To do this, we use the following algorithm (see PDA-er's Python interpreter for a code example):

• Create a PDA ${\displaystyle M=(Q=\{\},\Sigma =\{\},\Gamma =\{\},\delta =\{\},q_{0}=\mathrm {NULL} ,Z=\epsilon ,F=\{\})}$
• Let ${\displaystyle c=0}$
• While there is still code to read (i.e., we have not yet encountered a !):
1. If we encounter code of the form ..[${\displaystyle q}$].:
1. If ${\displaystyle q_{0}=\mathrm {NULL} }$, let ${\displaystyle q_{0}=q}$
2. If ${\displaystyle q\notin Q}$, let ${\displaystyle Q=Q\cup \{q\}}$
3. If ${\displaystyle q\notin F}$, let ${\displaystyle F=F\cup \{q\}}$
4. Let ${\displaystyle c=q}$
2. If we encounter code of the form .[${\displaystyle q}$].:
1. If ${\displaystyle q_{0}=\mathrm {NULL} }$, let ${\displaystyle q_{0}=q}$
2. If ${\displaystyle q\notin Q}$, let ${\displaystyle Q=Q\cup \{q\}}$
3. If ${\displaystyle q\in F}$, let ${\displaystyle F=F-\{q\}}$
4. Let ${\displaystyle c=q}$
3. If we encounter code of the form -[${\displaystyle \sigma }$]-[${\displaystyle \gamma _{i}}$]-[${\displaystyle \gamma _{j}}$]-[${\displaystyle q}$]-:
1. If ${\displaystyle \sigma \notin \Sigma }$, let ${\displaystyle \Sigma =\Sigma \cup \{\sigma \}}$
2. If ${\displaystyle \gamma _{i}\notin \Gamma }$, let ${\displaystyle \Gamma =\Gamma \cup \{\gamma _{i}\}}$
3. If ${\displaystyle \gamma _{j}\notin \Gamma }$, let ${\displaystyle \Gamma =\Gamma \cup \{\gamma _{j}\}}$
4. If ${\displaystyle c\notin Q}$, let ${\displaystyle Q=Q\cup \{c\}}$
5. If ${\displaystyle q\notin Q}$, let ${\displaystyle Q=Q\cup \{q\}}$
6. Let ${\displaystyle \delta (c,\sigma ,\gamma _{i})=\delta (c,\sigma ,\gamma _{i})\cup \{(q,\gamma _{j})\}}$

This algorithm will produce a valid PDA and will run in time ${\displaystyle O(n)}$, where ${\displaystyle n}$ is the length of the code.
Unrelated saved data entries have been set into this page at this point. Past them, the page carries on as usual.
Context: an optimization exercise on an open-source flow, tuned for small area, a short achievable clock period and few clock cycles. The choices shown serve that exercise and are no tape-out recipe. Only simulation tests tie the RTL to the original design; equivalence was not proved. Power is estimated from default activity; no workload was simulated.

### flow/config.mk
export PLATFORM = sky130hd
export DESIGN_NAME = can_codec
export DESIGN_NICKNAME = can_codec
export VERILOG_FILES = /design/flow/design.v
export SDC_FILE = /design/flow/constraint.sdc
export NUM_CORES = 4
export LEC_CHECK = 0
export ABC_AREA = 1
export CAP_MARGIN = 20
export CORE_MARGIN = 2
export CORE_UTILIZATION = 40
export SLEW_MARGIN = 20
export SYNTH_HIERARCHICAL = 1
### flow/constraint.sdc
create_clock -name core_clock -period 14.0 [get_ports {clk}]
set_input_delay 2.8000 -clock core_clock [delete_from_list [all_inputs] [get_ports {clk}]]
set_output_delay 2.8000 -clock core_clock [all_outputs]
set_load 0.01 [all_outputs]
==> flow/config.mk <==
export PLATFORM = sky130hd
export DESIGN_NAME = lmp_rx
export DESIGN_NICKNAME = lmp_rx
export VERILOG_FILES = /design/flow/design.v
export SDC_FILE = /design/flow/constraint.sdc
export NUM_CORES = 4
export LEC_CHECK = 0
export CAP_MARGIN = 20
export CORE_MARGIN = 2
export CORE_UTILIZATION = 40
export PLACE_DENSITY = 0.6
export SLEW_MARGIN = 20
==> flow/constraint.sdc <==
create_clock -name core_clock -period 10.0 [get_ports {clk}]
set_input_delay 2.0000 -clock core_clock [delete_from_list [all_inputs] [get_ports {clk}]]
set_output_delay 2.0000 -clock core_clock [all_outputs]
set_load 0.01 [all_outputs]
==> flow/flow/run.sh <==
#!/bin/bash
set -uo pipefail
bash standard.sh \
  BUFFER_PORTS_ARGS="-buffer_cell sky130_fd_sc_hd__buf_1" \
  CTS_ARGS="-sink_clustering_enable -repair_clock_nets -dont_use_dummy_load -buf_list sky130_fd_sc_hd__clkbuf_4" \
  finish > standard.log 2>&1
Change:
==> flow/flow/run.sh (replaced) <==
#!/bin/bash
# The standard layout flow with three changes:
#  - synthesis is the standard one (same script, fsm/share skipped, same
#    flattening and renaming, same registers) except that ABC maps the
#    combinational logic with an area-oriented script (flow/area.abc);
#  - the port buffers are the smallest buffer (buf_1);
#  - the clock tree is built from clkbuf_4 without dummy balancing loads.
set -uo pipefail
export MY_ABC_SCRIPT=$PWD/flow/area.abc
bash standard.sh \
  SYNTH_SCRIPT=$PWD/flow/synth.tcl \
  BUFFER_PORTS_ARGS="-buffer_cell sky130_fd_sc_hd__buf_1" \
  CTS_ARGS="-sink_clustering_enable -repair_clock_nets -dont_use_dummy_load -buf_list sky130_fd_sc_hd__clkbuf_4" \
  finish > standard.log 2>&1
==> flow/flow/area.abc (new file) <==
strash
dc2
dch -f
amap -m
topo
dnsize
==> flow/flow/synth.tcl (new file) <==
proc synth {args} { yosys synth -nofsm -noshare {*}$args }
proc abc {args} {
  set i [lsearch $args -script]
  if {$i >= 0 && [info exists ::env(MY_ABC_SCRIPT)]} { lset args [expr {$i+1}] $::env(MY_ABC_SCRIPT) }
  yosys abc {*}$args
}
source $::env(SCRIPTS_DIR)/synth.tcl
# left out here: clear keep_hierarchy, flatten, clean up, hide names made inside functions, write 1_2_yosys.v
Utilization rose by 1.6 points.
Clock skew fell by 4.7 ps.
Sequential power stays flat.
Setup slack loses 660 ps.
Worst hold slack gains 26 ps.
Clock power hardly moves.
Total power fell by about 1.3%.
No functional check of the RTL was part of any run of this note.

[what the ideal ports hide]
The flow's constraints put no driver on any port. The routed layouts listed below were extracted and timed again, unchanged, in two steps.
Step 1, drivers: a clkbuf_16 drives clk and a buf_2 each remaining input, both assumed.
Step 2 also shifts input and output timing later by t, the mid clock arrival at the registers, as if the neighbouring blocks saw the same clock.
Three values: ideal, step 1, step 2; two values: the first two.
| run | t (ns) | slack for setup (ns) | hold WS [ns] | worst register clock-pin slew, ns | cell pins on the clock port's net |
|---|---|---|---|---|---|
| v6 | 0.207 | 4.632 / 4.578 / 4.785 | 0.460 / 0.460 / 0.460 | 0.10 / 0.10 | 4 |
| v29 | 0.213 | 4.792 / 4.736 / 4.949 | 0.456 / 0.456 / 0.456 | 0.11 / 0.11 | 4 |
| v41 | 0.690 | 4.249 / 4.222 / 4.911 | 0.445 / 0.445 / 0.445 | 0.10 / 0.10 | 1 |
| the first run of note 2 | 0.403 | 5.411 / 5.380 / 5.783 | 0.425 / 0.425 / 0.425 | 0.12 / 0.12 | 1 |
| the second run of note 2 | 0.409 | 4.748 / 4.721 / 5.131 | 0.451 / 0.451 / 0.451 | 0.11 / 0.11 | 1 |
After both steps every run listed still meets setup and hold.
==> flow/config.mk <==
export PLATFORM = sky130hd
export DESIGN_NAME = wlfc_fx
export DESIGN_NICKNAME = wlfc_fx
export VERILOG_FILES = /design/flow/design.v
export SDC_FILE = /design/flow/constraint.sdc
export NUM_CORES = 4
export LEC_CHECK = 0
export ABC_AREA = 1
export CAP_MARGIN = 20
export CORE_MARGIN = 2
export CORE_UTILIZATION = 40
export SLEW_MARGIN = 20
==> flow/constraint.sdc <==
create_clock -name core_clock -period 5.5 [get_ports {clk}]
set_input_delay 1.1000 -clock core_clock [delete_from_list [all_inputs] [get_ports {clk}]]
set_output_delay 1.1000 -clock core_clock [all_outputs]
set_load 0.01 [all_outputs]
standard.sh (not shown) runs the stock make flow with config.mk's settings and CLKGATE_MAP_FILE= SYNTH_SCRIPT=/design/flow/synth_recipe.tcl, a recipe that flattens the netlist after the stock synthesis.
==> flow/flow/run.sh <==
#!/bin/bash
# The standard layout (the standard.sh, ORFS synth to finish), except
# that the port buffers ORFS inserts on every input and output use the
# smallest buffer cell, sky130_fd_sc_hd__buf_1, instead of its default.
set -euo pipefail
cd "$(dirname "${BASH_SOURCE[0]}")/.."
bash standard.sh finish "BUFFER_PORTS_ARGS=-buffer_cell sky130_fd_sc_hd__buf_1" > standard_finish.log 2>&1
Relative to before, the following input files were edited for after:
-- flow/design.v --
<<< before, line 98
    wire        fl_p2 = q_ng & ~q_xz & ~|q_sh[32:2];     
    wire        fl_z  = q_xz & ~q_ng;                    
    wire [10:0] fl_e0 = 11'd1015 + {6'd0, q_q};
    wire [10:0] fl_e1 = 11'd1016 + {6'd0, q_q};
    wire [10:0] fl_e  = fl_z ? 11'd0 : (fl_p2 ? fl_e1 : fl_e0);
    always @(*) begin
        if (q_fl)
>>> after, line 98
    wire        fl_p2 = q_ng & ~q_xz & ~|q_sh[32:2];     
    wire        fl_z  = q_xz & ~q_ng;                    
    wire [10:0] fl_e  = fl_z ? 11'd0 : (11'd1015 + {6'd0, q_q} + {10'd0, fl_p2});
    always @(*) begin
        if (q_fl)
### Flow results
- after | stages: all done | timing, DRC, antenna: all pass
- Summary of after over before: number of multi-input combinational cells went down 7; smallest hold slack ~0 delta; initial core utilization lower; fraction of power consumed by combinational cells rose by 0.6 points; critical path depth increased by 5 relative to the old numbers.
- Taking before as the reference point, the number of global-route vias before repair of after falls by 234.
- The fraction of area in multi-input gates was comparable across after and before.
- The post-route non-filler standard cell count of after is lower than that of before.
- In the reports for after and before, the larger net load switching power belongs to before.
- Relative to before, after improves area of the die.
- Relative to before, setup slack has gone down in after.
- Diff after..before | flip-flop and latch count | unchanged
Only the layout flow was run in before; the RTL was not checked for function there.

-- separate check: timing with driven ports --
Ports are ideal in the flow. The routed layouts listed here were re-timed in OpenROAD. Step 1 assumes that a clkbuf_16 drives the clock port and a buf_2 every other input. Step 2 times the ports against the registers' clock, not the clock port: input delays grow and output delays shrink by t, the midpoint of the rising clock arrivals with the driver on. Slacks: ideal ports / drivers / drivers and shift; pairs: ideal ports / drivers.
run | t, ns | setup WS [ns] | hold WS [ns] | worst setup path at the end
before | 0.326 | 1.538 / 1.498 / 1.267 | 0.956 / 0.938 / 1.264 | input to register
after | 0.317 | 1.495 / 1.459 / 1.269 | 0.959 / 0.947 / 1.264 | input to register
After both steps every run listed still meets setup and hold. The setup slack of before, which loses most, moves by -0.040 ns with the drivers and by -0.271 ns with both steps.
What follows belongs to an exercise in optimizing a design on an open flow for small area, a short achievable clock period and few clock cycles per item; a production flow would make more cautious choices. Only simulation tests tie the RTL to the original design; equivalence was not proved.

==> flow/design.v (excerpt) <==
module amf_rx (
    input  wire        clk,
    input  wire        rst,
    input  wire        in_valid,
    output wire        in_ready,
    input  wire [31:0] sample,
    output reg         frm_valid,
    output wire [63:0] frm_payload,
    output reg         frm_crc_ok
);
    assign in_ready = 1'b1;
    reg        m_valid;
    reg [25:0] m_x2;             
    reg [7:0]  m_er;             
    wire [25:0] x2_next;
    wire [7:0]  er_next;
    mul03_pre u_pre (.x(sample[30:0]), .mx2(x2_next), .er(er_next));
    always @(posedge clk) begin
        m_valid <= in_valid & ~rst;
        m_x2    <= x2_next;
        m_er    <= er_next;
    end
    reg        t_valid;
    reg [7:0]  t_e;
    reg [23:0] t_m;
    wire [7:0]  te_next;
    wire [23:0] tm_next;
    mul03 u_new (.mx2(m_x2), .er(m_er), .e(te_next), .m(tm_next));
    always @(posedge clk) begin
        t_valid <= m_valid & ~rst;
        t_e     <= te_next;
        t_m     <= tm_next;
    end
    reg  [30:0] smoothed;
    reg         smoothed_h;      
    wire        smoothed_h_next;
    reg  [4:0]  decim_count;
    reg         fwd_valid;
    wire [30:0] smoothed_next;
    filt_step u_filt (.s(smoothed), .hs(smoothed_h), .te(t_e), .tm(t_m),
                      .y(smoothed_next), .hy(smoothed_h_next));
    always @(posedge clk) begin
        if (rst) begin
            smoothed    <= 31'd0;
            smoothed_h  <= 1'b0;
            decim_count <= 5'd0;
            fwd_valid   <= 1'b0;
        end else begin
            fwd_valid <= t_valid && decim_count == 5'd16;
            if (t_valid) begin
                smoothed    <= smoothed_next;
                smoothed_h  <= smoothed_h_next;
                decim_count <= (decim_count == 5'd16) ? 5'd0 : decim_count + 5'd1;
            end
        end
    end
    wire        chip_valid;
    wire        chip;
    peak_ser u_peak (.clk(clk), .rst(rst), .start(fwd_valid), .v(smoothed),
                     .chip(chip), .chip_valid(chip_valid));
  ...
Size in the first run: about 5000 cells after synthesis, roughly 34000 sq um of cells after synthesis.
Settings: LEC_CHECK=0, ABC_AREA=1, CAP_MARGIN=20, CORE_MARGIN=2, CORE_UTILIZATION=40, PLACE_DENSITY=0.75, SLEW_MARGIN=20; clock period 35.0 ns.
standard.sh (not shown) runs the stock make flow with config.mk's settings and CLKGATE_MAP_FILE= SYNTH_SCRIPT=/design/flow/synth_recipe.tcl, a recipe that flattens the netlist after the stock synthesis.
==> flow/flow/run.sh <==
#!/bin/bash
# The standard layout, with two changes to how it is made:
#  - Yosys's synth runs without its early ABC pass (SYNTH_ARGS=-noabc), so
#    that the full adders are found before the logic is remapped and do not
#    need inverters around them; the final ABC mapping is unchanged;
#  - repair_timing is asked for extra setup slack so that the gates on the
#    filter loop are sized for speed.
# The SDC (clock period, I/O delays) is the standard flow's own and is not touched.
set -euo pipefail
export SETUP_SLACK_MARGIN=26
export MAKEFLAGS="SYNTH_ARGS=-noabc"
bash standard.sh > standard.log 2>&1
Testbench counts at the start, summed over its fixed seeds: cycles 882,746, items 882,746.
Then changed:
==> flow/flow/run.sh (replaced) <==
#!/bin/bash
# The standard layout, with repair_timing asked for extra setup slack so
# that the gates on the filter loop are sized for speed.  The SDC (clock
# period, I/O delays) is the standard flow's own and is not touched.
set -euo pipefail
export SETUP_SLACK_MARGIN=27
bash standard.sh > standard.log 2>&1
- PLACE_DENSITY: 0.75 -> unset
Effect: The changed run went through all stages and came out clean. Routed wire length rose by about a fifth. Die area rose by a few percent. Sequential cell count does not change. Design area rose by about a fifth. Synthesized area rose by a few percent.
Then changed:
--- a/flow/flow/run.sh
+++ b/flow/flow/run.sh
@@ -6 +6 @@
-export SETUP_SLACK_MARGIN=27
+export SETUP_SLACK_MARGIN=26
- CORE_UTILIZATION: 40 -> 60
Outcome: Routed wire length fell by 10%; sequential cell count is unchanged; global-route usage is higher by 9.4 points; cell area fell by 14%; core utilization climbs by 15 points; die area decreases by 33%; count of clock-buffer cells in the layout rose by 4; via count decreases by 2.9%.
Then changed:
==> flow/flow/run.sh (replaced) <==
#!/bin/bash
# The standard layout, with two changes to how it is made:
#  - Yosys's synth runs without its early ABC pass (SYNTH_ARGS=-noabc), so
#    that the full adders are found before the logic is remapped and do not
#    need inverters around them; the final ABC mapping is unchanged;
#  - repair_timing is asked for extra setup slack so that the gates on the
#    filter loop are sized for speed.
# The SDC (clock period, I/O delays) is the standard flow's own and is not touched.
set -euo pipefail
export SETUP_SLACK_MARGIN=25.8
export MAKEFLAGS="SYNTH_ARGS=-noabc"
bash standard.sh > standard.log 2>&1
- CORE_UTILIZATION: 60 -> 40
Synthesized area shrinks by 3.2%.
Die area grows by 44%.
Global-route usage shrinks by 12 points.
First-iteration DRC count shrinks by 17%.
Critical path depth shrinks by 8.
Hold slack got worse by 8.4 ps.
Utilization shrinks by 22 points.
Design area shrinks by 2.4%.
Then changed:
==> flow/flow/run.sh (replaced) <==
#!/bin/bash
# The standard layout, with repair_timing asked for extra setup slack so
# that the gates on the filter loop are sized for speed.  The SDC (clock
# period, I/O delays) is the standard flow's own and is not touched.
set -euo pipefail
export SETUP_SLACK_MARGIN=26.5
bash standard.sh > standard.log 2>&1
What happened: The changed run passed the timing, design-rule and antenna checks; sequential cell count does not change; first-iteration DRC count grows by 7.6%; wire length grows by about 8%.


job 2079:
amf_rx again, from the RTL that the note above started with.
export LEC_CHECK = 0
export ABC_AREA = 1
export CAP_MARGIN = 20
export CORE_MARGIN = 2
export CORE_UTILIZATION = 40
export CTS_BUF_LIST = sky130_fd_sc_hd__clkbuf_8
export SLEW_MARGIN = 20
create_clock -name core_clock -period 35.0 [get_ports {clk}]
==> flow/flow/run.sh <==
#!/bin/bash
# The standard layout, with two changes to how it is made:
#  - Yosys's synth runs without its early ABC pass (SYNTH_ARGS=-noabc), so
#    that the full adders are found before the logic is remapped and do not
#    need inverters around them; the final ABC mapping is unchanged;
#  - repair_timing is asked for extra setup slack so that the gates on the
#    filter loop are sized for speed.
# The SDC (clock period, I/O delays) is the standard flow's own and is not touched.
set -euo pipefail
export SETUP_SLACK_MARGIN=26
export MAKEFLAGS="SYNTH_ARGS=-noabc"
bash standard.sh > standard.log 2>&1
Testbench counts of job 2079, summed over its fixed seeds: cycles 882,746, items 882,746.
Here is what was changed in the inputs of job 9258 compared with job 2079.
# job 2079
export LEC_CHECK = 0
export ABC_AREA = 1
export CAP_MARGIN = 20
export CORE_MARGIN = 2
export CORE_UTILIZATION = 40
export CTS_BUF_LIST = sky130_fd_sc_hd__clkbuf_8
export SLEW_MARGIN = 20
create_clock -name core_clock -period 35.0 [get_ports {clk}]
# job 9258
export LEC_CHECK = 0
export ABC_AREA = 1
export CAP_MARGIN = 20
export CORE_MARGIN = 2
export CORE_UTILIZATION = 40
export SLEW_MARGIN = 20
create_clock -name core_clock -period 35.0 [get_ports {clk}]
==> flow/flow/run.sh <==
#!/bin/bash
# The standard layout, with repair_timing asked for extra setup slack so
# that the gates on the filter loop are sized for speed.  The SDC (clock
# period, I/O delays) is the standard flow's own and is not touched.
set -euo pipefail
export SETUP_SLACK_MARGIN=26
bash standard.sh > standard.log 2>&1
Findings:
Run comparison: job 9258 critical path startpoint frame[47]; job 2079 critical path startpoint sample[28]. Worst endpoint data arrival time, job 9258 and job 2079: higher on job 2079. Summary of job 9258 over job 2079: post-route clock period utilization flat; later-pin clock latency in the skew report down 0.04 ns; count of plain and timing-repair buffers in the layout up 14; fraction of the mapped netlist area in adder cells down 1.4 points. Compared with job 2079, in job 9258 initial antenna violation count shows a reduction of 1, critical path's largest stage delay shows an increase of 0.17 ns. Sort job 9258 and job 2079 by clock skew, ascending, and job 9258 comes first.
### job 9258 -> job 8895
# job 9258
export LEC_CHECK = 0
export ABC_AREA = 1
export CAP_MARGIN = 20
export CORE_MARGIN = 2
export CORE_UTILIZATION = 40
export SLEW_MARGIN = 20
create_clock -name core_clock -period 35.0 [get_ports {clk}]
# job 8895
export LEC_CHECK = 0
export ABC_AREA = 0
export CAP_MARGIN = 20
export CORE_MARGIN = 2
export CORE_UTILIZATION = 40
export SLEW_MARGIN = 20
create_clock -name core_clock -period 35.0 [get_ports {clk}]
Notes after the runs:
In the metrics for job 9258 and job 8895, the one carrying the lower fraction of area in registers is job 8895.
On layout sequential cell count, job 8895 tracks job 9258 almost exactly.
Of job 8895 and job 9258, it is job 8895 that has the higher area added between synthesis and finish.
The share of final-layout standard cells stronger than drive strength 1 number comes out higher for job 8895 vs job 9258.
In the flow results for job 9258 and job 8895, the wire length is larger on job 8895.
Compared with job 9258, in job 8895 post-route cell area grew by 0.0040 mm^2, global-route usage grew by 1.6 points.
Job 9258 -> job 8895: total of flip-flops plus latches after synthesis delta 0, exact match
Compared with job 9258, job 8895 shows detailed-router iteration count before antenna repair lower by 2.
Compared with job 9258, job 8895 improves area after synthesis.
Input changes introduced in job 3375 (baseline for comparison: job 8895):
# job 8895
export LEC_CHECK = 0
export ABC_AREA = 0
export CAP_MARGIN = 20
export CORE_MARGIN = 2
export CORE_UTILIZATION = 40
export SLEW_MARGIN = 20
create_clock -name core_clock -period 35.0 [get_ports {clk}]
# job 3375
export LEC_CHECK = 0
export ABC_AREA = 1
export CAP_MARGIN = 20
export CORE_MARGIN = 2
export CORE_UTILIZATION = 40
export SLEW_MARGIN = 20
create_clock -name core_clock -period 35.0 [get_ports {clk}]
==> flow/flow/run.sh <==
#!/bin/bash
# The standard layout, with two changes to how it is made:
#  - Yosys's synth runs without its early ABC pass (SYNTH_ARGS=-noabc), so
#    that the full adders are found before the logic is remapped and do not
#    need inverters around them; the final ABC mapping is unchanged;
#  - repair_timing is asked for extra setup slack so that the gates on the
#    filter loop are sized for speed.
# The SDC (clock period, I/O delays) is the standard flow's own and is not touched.
set -euo pipefail
export SETUP_SLACK_MARGIN=26
export MAKEFLAGS="SYNTH_ARGS=-noabc"
bash standard.sh > standard.log 2>&1
[summary]
Job 8895 completed every stage of the flow, and the final layout passed the timing, design-rule and antenna checks. Job 3375: PASS, flow complete, no timing, DRC or antenna violations. Delta(wire length, job 3375 - job 8895) < 0. Going from job 8895 to job 3375, sequential cell area now smaller; mean instance size in the synthesized netlist now smaller; pin count of the biggest net entering global routing now smaller.

re-timing with driven ports:
Ports are ideal in the flow. The routed layouts listed here were re-timed in OpenROAD. Step 1 sets driving cells, clkbuf_16 on the clock port and buf_2 on the other inputs (assumed; they add their load-dependent delay and slew). Step 2 times the ports against the registers' clock, not the clock port: input delays grow and output delays shrink by t, the midpoint of the rising clock arrivals with the driver on. a / b / c = no drivers / after step 1 / after step 2; a / b = the first two.
run	t (ns)	slack for setup (ns)	hold slack, ns	clock arrival spread, ns	worst slew at a driven data input, ns
the first run of note 1	0.627	26.076 / 26.106 / 25.479	0.425 / 0.425 / 0.425	0.023 / 0.023	0.07
the second run of note 1	0.660	26.627 / 26.651 / 25.991	0.418 / 0.418 / 0.418	0.035 / 0.034	0.07
the third run of note 1	0.649	26.092 / 26.125 / 25.477	0.421 / 0.421 / 0.421	0.040 / 0.039	0.06
the fourth run of note 1	0.637	26.008 / 25.954 / 25.416	0.412 / 0.412 / 0.412	0.012 / 0.012	0.06
the fifth run of note 1	0.633	26.539 / 26.563 / 25.930	0.372 / 0.372 / 0.372	0.030 / 0.030	0.06
job 2079	0.660	26.189 / 26.198 / 25.560	0.412 / 0.412 / 0.412	0.043 / 0.044	0.06
job 9258	0.651	26.156 / 26.090 / 25.658	0.434 / 0.434 / 0.434	0.010 / 0.010	0.06
job 8895	0.620	25.576 / 25.576 / 25.076	0.438 / 0.438 / 0.438	0.017 / 0.018	0.07
job 3375	0.639	26.220 / 26.208 / 25.611	0.412 / 0.412 / 0.412	0.013 / 0.013	0.06
After both steps setup and hold are still met in every run listed. The setup slack of the second run of note 1, which loses most, moves by +0.024 ns with the drivers and by -0.636 ns with both steps.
Since any SPPDA can be converted into PDA-er code, and since any valid PDA-er code can be converted into a SPPDA, PDA-er must have the computational power of a SPPDA. Since a SPPDA has the same computational power as a PDA, PDA-er must have the computational power of a PDA.